Los motores industriales, transformadores y otras cargas inductivas a menudo crean un desfase entre el voltaje y la corriente. El campo magnético del motor retrasa la corriente, por lo que aunque existen los mismos valores de voltaje y corriente, la potencia real del circuito es menor que su potencia aparente. En consecuencia, la cifra de KVA, calculada a partir de la tensión y la corriente brutas, supera los KW. Para determinar los KW utilizables, los KVA aparentes se multiplican por el factor de potencia (un decimal entre 0 y 1). Los factores de potencia típicos para equipos industriales grandes rondan el 0,8, lo que significa que el 80 % de la potencia aparente se utiliza en realidad para realizar un trabajo útil.
Considere una acería que opera un motor de laminación pesado. El motor puede entregar 80 KW de potencia útil mientras el voltaje y la corriente en su circuito están desfasados, produciendo una potencia aparente de 100 KVA. Las empresas de servicios públicos cobran a los clientes en función de los KVA suministrados, por lo que la planta paga los 100 KVA completos, aunque sólo 80 KW se convierten en energía mecánica.
Al instalar dispositivos de corrección del factor de potencia (generalmente capacitores o condensadores síncronos), el molino puede acercar la fase de corriente al voltaje. Cuando mejora la alineación de fases, la potencia aparente disminuye para igualar la potencia real, lo que reduce la factura del cliente a 80 KVA por los 80 KW de potencia del motor.

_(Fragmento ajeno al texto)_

==> src/flat_wrapper.sv <==
// flat-port wrapper written by rule: the top's interface ports become plain ports
module mult_div_unit_flat 
#(
    parameter int WIDTH = 32
)
  (clk, rst_n, state_o, bus_start, bus_op, bus_a, bus_b, bus_busy, bus_done, bus_div_zero, bus_hi, bus_lo);
  mult_div_if #(.WIDTH(WIDTH)) bus_i ();
  input  logic clk;
  input  logic rst_n;
  output logic [1:0] state_o;
  input wire logic [$bits(bus_i.start)-1:0] bus_start;
  input wire logic [$bits(bus_i.op)-1:0] bus_op;
  input wire logic [$bits(bus_i.a)-1:0] bus_a;
  input wire logic [$bits(bus_i.b)-1:0] bus_b;
  output wire logic [$bits(bus_i.busy)-1:0] bus_busy;
  output wire logic [$bits(bus_i.done)-1:0] bus_done;
  output wire logic [$bits(bus_i.div_zero)-1:0] bus_div_zero;
  output wire logic [$bits(bus_i.hi)-1:0] bus_hi;
  output wire logic [$bits(bus_i.lo)-1:0] bus_lo;
  assign bus_i.start = bus_start;
  assign bus_i.op = bus_op;
  assign bus_i.a = bus_a;
  assign bus_i.b = bus_b;
  assign bus_busy = bus_i.busy;
  assign bus_done = bus_i.done;
  assign bus_div_zero = bus_i.div_zero;
  assign bus_hi = bus_i.hi;
  assign bus_lo = bus_i.lo;
  mult_div_unit #(.WIDTH(WIDTH)) u_core (.clk(clk), .rst_n(rst_n), .bus(bus_i), .state_o(state_o));
endmodule
## src/rtl/prio_scan_pkg.sv

```systemverilog
// Shared types and helpers for the sequential priority scan encoder.
package prio_scan_pkg;

  typedef enum logic {
    IDLE = 1'b0,
    SCAN = 1'b1
  } state_e;

  // Widest vector the helper below accepts; callers zero-extend into it.
  localparam int MAX_VEC_W = 1024;

  function automatic int idx_w(input int width);
    return (width <= 2) ? 1 : $clog2(width);
  endfunction

  function automatic logic onehot_or_zero(input logic [MAX_VEC_W-1:0] vec);
    return ((vec & (vec - MAX_VEC_W'(1))) == '0);
  endfunction

endpackage

```

## src/rtl/prio_find_first.sv

```systemverilog
// Combinational priority pick: index of the highest (MSB_FIRST=1) or lowest set bit.
module prio_find_first
  import prio_scan_pkg::*;
#(
  parameter int WIDTH     = 8,
  parameter bit MSB_FIRST = 1'b1,
  parameter int IDX_W     = idx_w(WIDTH)
) (
  input  logic [WIDTH-1:0] vec,
  output logic [IDX_W-1:0] idx,
  output logic             found
);

  // Later loop iterations overwrite earlier ones, so scan toward the winning end.
  always_comb begin
    idx   = '0;
    found = 1'b0;
    if (MSB_FIRST) begin
      for (int i = 0; i < WIDTH; i++) begin
        if (vec[i]) begin
          idx   = IDX_W'(i);
          found = 1'b1;
        end
      end
    end else begin
      for (int i = WIDTH - 1; i >= 0; i--) begin
        if (vec[i]) begin
          idx   = IDX_W'(i);
          found = 1'b1;
        end
      end
    end
  end

endmodule

```

## src/rtl/prio_scan_encoder.sv

```systemverilog
// Captures a request vector and emits the index of each set bit, one beat per cycle.
// Optional flush input enabled by defining PRIO_SCAN_FLUSH_EN.
module prio_scan_encoder
  import prio_scan_pkg::*;
#(
  parameter int WIDTH     = 8,
  parameter int IDX_W     = $clog2(WIDTH),
  parameter bit MSB_FIRST = 1'b1
) (
  input  logic             clk,
  input  logic             rst,
`ifdef PRIO_SCAN_FLUSH_EN
  input  logic             flush,
`endif
  input  logic             in_valid,
  output logic             in_ready,
  input  logic [WIDTH-1:0] in_vec,
  output logic             out_valid,
  input  logic             out_ready,
  output logic [IDX_W-1:0] out_idx,
  output logic             out_last,
  output logic             zero_seen
);

  state_e           state_q, state_d;
  logic [WIDTH-1:0] pending_q, pending_d;
  logic             zero_seen_q, zero_seen_d;
  logic [IDX_W-1:0] pick_idx;
  logic             pick_found;

  prio_find_first #(
    .WIDTH     (WIDTH),
    .MSB_FIRST (MSB_FIRST),
    .IDX_W     (IDX_W)
  ) u_find (
    .vec   (pending_q),
    .idx   (pick_idx),
    .found (pick_found)
  );

  assign in_ready  = (state_q == IDLE) && !rst;
  assign out_valid = (state_q == SCAN);
  assign out_idx   = pick_idx;
  // pending is zero outside SCAN, which would otherwise read as "last".
  assign out_last  = (state_q == SCAN) && onehot_or_zero(MAX_VEC_W'(pending_q));
  assign zero_seen = zero_seen_q;

  always_comb begin
    state_d     = state_q;
    pending_d   = pending_q;
    zero_seen_d = 1'b0;
    if (state_q == IDLE) begin
      if (in_valid) begin
        if (|in_vec) begin
          pending_d = in_vec;
          state_d   = SCAN;
        end else begin
          zero_seen_d = 1'b1;
        end
      end
    end else begin
      if (out_ready && pick_found) begin
        pending_d = pending_q & ~(WIDTH'(1) << pick_idx);
        if (out_last) state_d = IDLE;
      end
`ifdef PRIO_SCAN_FLUSH_EN
      if (flush) begin
        pending_d = '0;
        state_d   = IDLE;
      end
`endif
    end
  end

  always_ff @(posedge clk) begin
    if (rst) begin
      state_q     <= IDLE;
      pending_q   <= '0;
      zero_seen_q <= 1'b0;
    end else begin
      state_q     <= state_d;
      pending_q   <= pending_d;
      zero_seen_q <= zero_seen_d;
    end
  end

endmodule

```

Debido a que las empresas de servicios públicos deben suministrar el voltaje y la corriente completos independientemente de la alineación de fases, basan los cargos en KVA. Sólo el componente en fase realmente entrega energía útil; el resto simplemente circula dentro del circuito.
Las cargas residenciales son predominantemente resistivas, por lo que electrodomésticos como estufas, hornos, tostadoras y calentadores eléctricos funcionan con voltaje y corriente en fase, produciendo potencia real medida en KW. Incluso los motores de los electrodomésticos (refrigeradores, lavadoras, secadoras) son lo suficientemente pequeños como para que la facturación de la empresa de servicios públicos siga ligada a los KW, o ya incorporan una corrección interna del factor de potencia. Como resultado, los propietarios de viviendas normalmente pagan sólo por el consumo de energía real, no por la energía aparente.